Category of RationalAction agents (fixed S, A types) with score-proportionality as morphisms.

If agent₂'s scores are k times agent₁'s scores (for k > 0), Luce scale invariance (RationalAction.scaleBy_policy) guarantees identical policies. This makes the category a groupoid: every morphism is invertible (with inverse constant 1/k).

The key downstream consumer is RSA/Structural/ModelMorphism.lean, where proportional S1 scores imply identical L1 posteriors.

structure Core.Categorical.AgentObj (S : Type u_1) (A : Type u_2) [Fintype A] : Type (max u_1 u_2)

Bundled rational action agent: an object in the agent category.

• agent : RationalAction S A

  The underlying rational action agent.

structure Core.Categorical.AgentMor {S : Type u_1} {A : Type u_2} [Fintype A] (ra₁ ra₂ : AgentObj S A) : Type

A morphism between agents: a score proportionality witness.

AgentMor ra₁ ra₂ asserts that ra₂'s scores are k times ra₁'s scores for some positive constant k.

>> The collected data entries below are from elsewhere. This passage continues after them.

===== src/rtl/pulse_down_counter.sv =====
// pulse_down_counter: loadable down-counter that parks at zero and flags it
module pulse_down_counter
    import pulse_pkg::*;
#(
    parameter int WIDTH = DEFAULT_WIDTH
) (
    input  logic             clk_i,
    input  logic             rst_ni,
    input  logic             load_i,
    input  logic [WIDTH-1:0] load_val_i,
    input  logic             dec_i,
    output logic             zero_o
);

    logic [WIDTH-1:0] cnt_q, cnt_d;

    // load wins over decrement; decrement stops at zero so it can never wrap
    always_comb begin
        cnt_d = load_i ? load_val_i : (dec_i && cnt_q != '0) ? cnt_q - WIDTH'(1) : cnt_q;
    end

    // count register
    always_ff @(posedge clk_i or negedge rst_ni) begin
        if (!rst_ni) cnt_q <= '0;
        else         cnt_q <= cnt_d;
    end

    assign zero_o = cnt_q == '0;

endmodule


===== src/rtl/pulse_generator.sv =====
// pulse_generator: emits one high pulse of the requested length with an enforced low gap
module pulse_generator
    import pulse_pkg::*;
#(
    parameter int WIDTH   = DEFAULT_WIDTH,
    parameter int MIN_GAP = DEFAULT_MIN_GAP
) (
    input  logic             clk_i,
    input  logic             rst_ni,
    input  logic             cfg_valid_i,
    output logic             cfg_ready_o,
    input  logic [WIDTH-1:0] cfg_duration_i,
    input  logic             abort_i,
    output logic             signal_out_o,
    output logic             busy_o,
    output logic             done_o
);

    // counters are loaded with length-1 so their zero flag marks the last cycle
    localparam logic [WIDTH-1:0] GAP_LOAD = WIDTH'(MIN_GAP - 1);

    state_e           state_q;
    logic             sig_q, done_q, pend_q;
    logic [WIDTH-1:0] pend_dur_q;
    logic             xfer, req_v, pop, len_load, len_last, gap_load, gap_last;
    logic [WIDTH-1:0] req_dur;

    // handshake, and an idle FSM takes a request straight off the bus when the slot is empty
    always_comb begin
        cfg_ready_o = !pend_q && !abort_i;
        xfer        = cfg_valid_i && cfg_ready_o;
        req_v       = pend_q || xfer;
        req_dur     = pend_q ? pend_dur_q : cfg_duration_i;
        pop         = state_q == IDLE && req_v && !abort_i;
        len_load    = pop && req_dur != '0;
        gap_load    = (state_q == HIGH && (abort_i || len_last)) || (state_q == GAP && abort_i);
    end

    pulse_down_counter #(.WIDTH(WIDTH)) u_len (
        .clk_i      (clk_i),
        .rst_ni     (rst_ni),
        .load_i     (len_load),
        .load_val_i (req_dur - WIDTH'(1)),
        .dec_i      (state_q == HIGH),
        .zero_o     (len_last)
    );

    pulse_down_counter #(.WIDTH(WIDTH)) u_gap (
        .clk_i      (clk_i),
        .rst_ni     (rst_ni),
        .load_i     (gap_load),
        .load_val_i (GAP_LOAD),
        .dec_i      (state_q == GAP),
        .zero_o     (gap_last)
    );

    // sequencing FSM with pending slot; outputs are registered alongside the state
    always_ff @(posedge clk_i or negedge rst_ni) begin
        if (!rst_ni) begin
            state_q    <= IDLE;
            sig_q      <= 1'b0;
            done_q     <= 1'b0;
            pend_q     <= 1'b0;
            pend_dur_q <= '0;
        end else begin
            done_q <= 1'b0;
            if (abort_i || pop) begin
                pend_q <= 1'b0;
            end else if (xfer) begin
                pend_q     <= 1'b1;
                pend_dur_q <= cfg_duration_i;
            end
            case (state_q)
                IDLE: begin
                    if (pop && req_dur != '0) begin
                        state_q <= HIGH;
                        sig_q   <= 1'b1;
                    end else if (pop) begin
                        done_q <= 1'b1;
                    end
                end
                HIGH: begin
                    if (abort_i || len_last) begin
                        state_q <= GAP;
                        sig_q   <= 1'b0;
                        done_q  <= !abort_i;
                    end
                end
                GAP: begin
                    if (!abort_i && gap_last) state_q <= IDLE;
                end
                default: begin
                    state_q <= IDLE;
                    sig_q   <= 1'b0;
                end
            endcase
        end
    end

    assign signal_out_o = sig_q;
    assign done_o       = done_q;
    assign busy_o       = state_q != IDLE || pend_q;

endmodule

By Luce invariance, this guarantees that both agents have identical policies.

• k : ℝ

  The proportionality constant.

• k_pos : 0 < self.k

  The constant is positive.

• proportional (s : S) (a : A) : ra₂.agent.score s a = self.k * ra₁.agent.score s a

  Scores are proportional: score₂(s,a) = k · score₁(s,a).

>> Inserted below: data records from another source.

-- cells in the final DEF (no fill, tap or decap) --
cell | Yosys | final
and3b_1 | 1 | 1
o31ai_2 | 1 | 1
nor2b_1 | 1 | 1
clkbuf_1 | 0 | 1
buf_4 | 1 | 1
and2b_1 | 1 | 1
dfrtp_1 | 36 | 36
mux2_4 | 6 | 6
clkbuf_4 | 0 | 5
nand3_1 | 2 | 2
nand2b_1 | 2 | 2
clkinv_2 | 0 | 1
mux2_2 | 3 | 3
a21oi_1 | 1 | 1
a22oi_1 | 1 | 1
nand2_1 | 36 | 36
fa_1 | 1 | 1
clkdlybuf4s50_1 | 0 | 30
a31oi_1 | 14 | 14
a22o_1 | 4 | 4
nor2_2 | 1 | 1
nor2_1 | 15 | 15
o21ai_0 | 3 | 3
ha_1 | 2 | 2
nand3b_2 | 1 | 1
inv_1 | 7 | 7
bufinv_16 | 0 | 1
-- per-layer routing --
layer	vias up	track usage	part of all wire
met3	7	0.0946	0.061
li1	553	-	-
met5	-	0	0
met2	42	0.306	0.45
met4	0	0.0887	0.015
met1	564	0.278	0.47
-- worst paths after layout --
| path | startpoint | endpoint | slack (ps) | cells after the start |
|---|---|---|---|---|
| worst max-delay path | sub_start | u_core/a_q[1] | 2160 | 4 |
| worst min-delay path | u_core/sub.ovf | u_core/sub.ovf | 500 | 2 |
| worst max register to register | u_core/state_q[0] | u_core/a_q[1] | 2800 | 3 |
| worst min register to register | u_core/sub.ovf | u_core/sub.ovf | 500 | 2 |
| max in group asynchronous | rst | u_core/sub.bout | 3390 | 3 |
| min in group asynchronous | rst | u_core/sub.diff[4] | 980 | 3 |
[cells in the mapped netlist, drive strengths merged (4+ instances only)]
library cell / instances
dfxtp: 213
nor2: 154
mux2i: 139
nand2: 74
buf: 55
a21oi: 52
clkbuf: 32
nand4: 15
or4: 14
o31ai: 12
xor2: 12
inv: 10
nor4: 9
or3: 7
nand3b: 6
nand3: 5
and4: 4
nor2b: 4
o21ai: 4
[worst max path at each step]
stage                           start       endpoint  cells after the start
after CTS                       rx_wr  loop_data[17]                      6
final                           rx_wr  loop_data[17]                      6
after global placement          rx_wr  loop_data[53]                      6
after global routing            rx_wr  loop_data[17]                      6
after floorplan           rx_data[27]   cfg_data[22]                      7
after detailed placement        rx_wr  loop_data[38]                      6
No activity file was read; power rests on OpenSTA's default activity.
File: src/rtl/net_pkg.sv
// rtl/net_pkg.sv - shared constants and types for the framed serial link
package net_pkg;

  localparam logic [7:0] SYNC_BYTE = 8'h7E;
  localparam logic [7:0] CRC8_POLY = 8'h07;
  localparam logic [7:0] CRC8_INIT = 8'h00;

  localparam int unsigned IDX_SYNC = 0;
  localparam int unsigned IDX_HDR  = 1;
  localparam int unsigned IDX_LEN  = 2;
  localparam int unsigned IDX_PAY0 = 3;

  localparam int unsigned FRAME_OVERHEAD = 4;

  typedef enum logic [2:0] {
    ST_IDLE,
    ST_START,
    ST_DATA,
    ST_STOP,
    ST_GAP
  } tx_state_t;

endpackage

File: src/rtl/crc8_update.sv
// rtl/crc8_update.sv - one-byte CRC-8 step, MSB-first, shared by tx and rx
module crc8_update
  import net_pkg::*;
(
  input  logic [7:0] crc_in,
  input  logic [7:0] byte_in,
  output logic [7:0] crc_out
);

  logic [7:0] c;

  always_comb begin
    c = crc_in ^ byte_in;
    for (int i = 0; i < 8; i++) begin
      c = c[7] ? ((c << 1) ^ CRC8_POLY) : (c << 1);
    end
    crc_out = c;
  end

endmodule

File: src/rtl/frame_tx_engine.sv
// rtl/frame_tx_engine.sv - framed 8N1 serial transmitter with length check and CRC-8 trailer
module frame_tx_engine
  import net_pkg::*;
#(
  parameter int CLKS_PER_BIT = 434,
  parameter int MAX_BYTES    = 16,
  parameter int ID_W         = 2,
  parameter int GAP_BITS     = 2,
  parameter int LEN_W        = $clog2(MAX_BYTES + 1)
) (
  input  logic                   clk,
  input  logic                   rst,
  input  logic                   tx_valid,
  output logic                   tx_ready,
  input  logic [8*MAX_BYTES-1:0] tx_data,
  input  logic [LEN_W-1:0]       tx_len,
  input  logic [ID_W-1:0]        tx_dest_id,
  input  logic [ID_W-1:0]        my_id,
  output logic                   tx_line,
  output logic                   tx_busy,
  output logic                   tx_done,
  output logic                   tx_len_err
);

  localparam int BAUD_W = $clog2(CLKS_PER_BIT);
  localparam int IDX_W  = $clog2(MAX_BYTES + FRAME_OVERHEAD);
  localparam int GAP_W  = (GAP_BITS > 1) ? $clog2(GAP_BITS) : 1;

  localparam logic [BAUD_W-1:0] BAUD_LAST = BAUD_W'(CLKS_PER_BIT - 1);
  localparam logic [GAP_W-1:0]  GAP_LAST  = GAP_W'(GAP_BITS - 1);

  tx_state_t               state_q, state_d;
  logic [BAUD_W-1:0]       baud_q, baud_d;
  logic [2:0]              bit_q, bit_d;
  logic [GAP_W-1:0]        gap_q, gap_d;
  logic [IDX_W-1:0]        idx_q, idx_d;
  logic [7:0]              shreg_q, shreg_d;
  logic [7:0]              crc_q, crc_d;
  logic [8*MAX_BYTES-1:0]  pay_q, pay_d;
  logic [LEN_W-1:0]        len_q, len_d;
  logic [7:0]              hdr_q, hdr_d;
  logic                    line_q, line_d;
  logic                    busy_q, busy_d;
  logic                    ready_q, ready_d;
  logic                    done_q, done_d;
  logic                    len_err_q, len_err_d;

  logic                    baud_end;
  logic                    len_bad;
  logic                    frame_end;
  logic [IDX_W-1:0]        last_idx;
  logic [IDX_W-1:0]        nxt_idx;
  logic                    nxt_is_crc;
  logic [7:0]              nxt_byte;
  logic [7:0]              crc_next;

  assign baud_end = (baud_q == BAUD_LAST);
  assign len_bad  = ({1'b0, tx_len} > (LEN_W + 1)'(MAX_BYTES));
  assign last_idx = IDX_W'(IDX_PAY0) + IDX_W'(len_q);

  // Byte loaded at the next STOP boundary; payload is consumed from the low end of pay_q.
  always_comb begin
    nxt_idx    = idx_q + IDX_W'(1);
    nxt_is_crc = (nxt_idx == last_idx);
    if (nxt_idx == IDX_W'(IDX_HDR)) begin
      nxt_byte = hdr_q;
    end else if (nxt_idx == IDX_W'(IDX_LEN)) begin
      nxt_byte = 8'(len_q);
    end else begin
      nxt_byte = pay_q[7:0];
    end
  end

  crc8_update u_crc (
    .crc_in  (crc_q),
    .byte_in (nxt_byte),
    .crc_out (crc_next)
  );

  always_ff @(posedge clk or posedge rst) begin
    if (rst) begin
      state_q   <= ST_IDLE;
      baud_q    <= '0;
      bit_q     <= '0;
      gap_q     <= '0;
      idx_q     <= '0;
      shreg_q   <= '0;
      crc_q     <= CRC8_INIT;
      pay_q     <= '0;
      len_q     <= '0;
      hdr_q     <= '0;
      line_q    <= 1'b1;
      busy_q    <= 1'b0;
      ready_q   <= 1'b0;
      done_q    <= 1'b0;
      len_err_q <= 1'b0;
    end else begin
      state_q   <= state_d;
      baud_q    <= baud_d;
      bit_q     <= bit_d;
      gap_q     <= gap_d;
      idx_q     <= idx_d;
      shreg_q   <= shreg_d;
      crc_q     <= crc_d;
      pay_q     <= pay_d;
      len_q     <= len_d;
      hdr_q     <= hdr_d;
      line_q    <= line_d;
      busy_q    <= busy_d;
      ready_q   <= ready_d;
      done_q    <= done_d;
      len_err_q <= len_err_d;
    end
  end

  always_comb begin
    state_d   = state_q;
    baud_d    = baud_q;
    bit_d     = bit_q;
    gap_d     = gap_q;
    idx_d     = idx_q;
    shreg_d   = shreg_q;
    crc_d     = crc_q;
    pay_d     = pay_q;
    len_d     = len_q;
    hdr_d     = hdr_q;
    line_d    = line_q;
    busy_d    = busy_q;
    ready_d   = ready_q;
    done_d    = 1'b0;
    len_err_d = 1'b0;
    frame_end = 1'b0;

    if (state_q != ST_IDLE) begin
      baud_d = baud_end ? '0 : baud_q + BAUD_W'(1);
    end

    unique case (state_q)
      ST_IDLE: begin
        ready_d = 1'b1;
        busy_d  = 1'b0;
        line_d  = 1'b1;
        if (tx_valid && ready_q) begin
          if (len_bad) begin
            len_err_d = 1'b1;
          end else begin
            state_d = ST_START;
            baud_d  = '0;
            idx_d   = IDX_W'(IDX_SYNC);
            shreg_d = SYNC_BYTE;
            crc_d   = CRC8_INIT;
            pay_d   = tx_data;
            len_d   = tx_len;
            hdr_d   = {4'(tx_dest_id), 4'(my_id)};
            line_d  = 1'b0;
            busy_d  = 1'b1;
            ready_d = 1'b0;
          end
        end
      end

      ST_START: begin
        if (baud_end) begin
          state_d = ST_DATA;
          bit_d   = '0;
          line_d  = shreg_q[0];
        end
      end

      ST_DATA: begin
        if (baud_end) begin
          if (bit_q == 3'd7) begin
            state_d = ST_STOP;
            line_d  = 1'b1;
          end else begin
            bit_d   = bit_q + 3'd1;
            shreg_d = {1'b0, shreg_q[7:1]};
            line_d  = shreg_q[1];
          end
        end
      end

      ST_STOP: begin
        if (baud_end) begin
          if (idx_q != last_idx) begin
            state_d = ST_START;
            line_d  = 1'b0;
            idx_d   = nxt_idx;
            if (nxt_is_crc) begin
              shreg_d = crc_q;
            end else begin
              shreg_d = nxt_byte;
              crc_d   = crc_next;
              if (nxt_idx >= IDX_W'(IDX_PAY0)) begin
                pay_d = pay_q >> 8;
              end
            end
          end else if (GAP_BITS == 0) begin
            frame_end = 1'b1;
          end else begin
            state_d = ST_GAP;
            line_d  = 1'b1;
            gap_d   = '0;
          end
        end
      end

      ST_GAP: begin
        if (baud_end) begin
          if (gap_q == GAP_LAST) begin
            frame_end = 1'b1;
          end else begin
            gap_d = gap_q + GAP_W'(1);
          end
        end
      end

      default: begin
        state_d = ST_IDLE;
      end
    endcase

    // Completion cycle: idle, ready and done all become visible together.
    if (frame_end) begin
      state_d = ST_IDLE;
      baud_d  = '0;
      bit_d   = '0;
      gap_d   = '0;
      idx_d   = '0;
      crc_d   = CRC8_INIT;
      line_d  = 1'b1;
      busy_d  = 1'b0;
      ready_d = 1'b1;
      done_d  = 1'b1;
    end
  end

  assign tx_line    = line_q;
  assign tx_busy    = busy_q;
  assign tx_ready   = ready_q;
  assign tx_done    = done_q;
  assign tx_len_err = len_err_q;

endmodule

theorem Core.Categorical.AgentMor.ext {S : Type u_1} {A : Type u_2} [Fintype A] {ra₁ ra₂ : AgentObj S A} {m₁ m₂ : AgentMor ra₁ ra₂} (h : m₁.k = m₂.k) : m₁ = m₂

theorem Core.Categorical.AgentMor.ext_iff {S : Type u_1} {A : Type u_2} [Fintype A] {ra₁ ra₂ : AgentObj S A} {m₁ m₂ : AgentMor ra₁ ra₂} : m₁ = m₂ ↔ m₁.k = m₂.k

def Core.Categorical.AgentMor.id {S : Type u_1} {A : Type u_2} [Fintype A] (ra : AgentObj S A) : AgentMor ra ra

Identity morphism: scores are 1 × themselves.

Equations

• Core.Categorical.AgentMor.id ra = { k := 1, k_pos := Core.Categorical.AgentMor.id._proof_1, proportional := ⋯ }

def Core.Categorical.AgentMor.comp {S : Type u_1} {A : Type u_2} [Fintype A] {ra₁ ra₂ ra₃ : AgentObj S A} (f : AgentMor ra₁ ra₂) (g : AgentMor ra₂ ra₃) : AgentMor ra₁ ra₃

Composition: if score₂ = k₁ · score₁ and score₃ = k₂ · score₂, then score₃ = (k₂ · k₁) · score₁.

Equations

• f.comp g = { k := g.k * f.k, k_pos := ⋯, proportional := ⋯ }

noncomputable def Core.Categorical.AgentMor.inv {S : Type u_1} {A : Type u_2} [Fintype A] {ra₁ ra₂ : AgentObj S A} (f : AgentMor ra₁ ra₂) : AgentMor ra₂ ra₁

Inverse morphism: if score₂ = k · score₁, then score₁ = (1/k) · score₂.

Equations

• f.inv = { k := f.k⁻¹, k_pos := ⋯, proportional := ⋯ }

instance Core.Categorical.instCategoryAgentObj {S : Type u_1} {A : Type u_2} [Fintype A] : CategoryTheory.Category.{0, max u_2 u_1} (AgentObj S A)

Equations

• One or more equations did not get rendered due to their size.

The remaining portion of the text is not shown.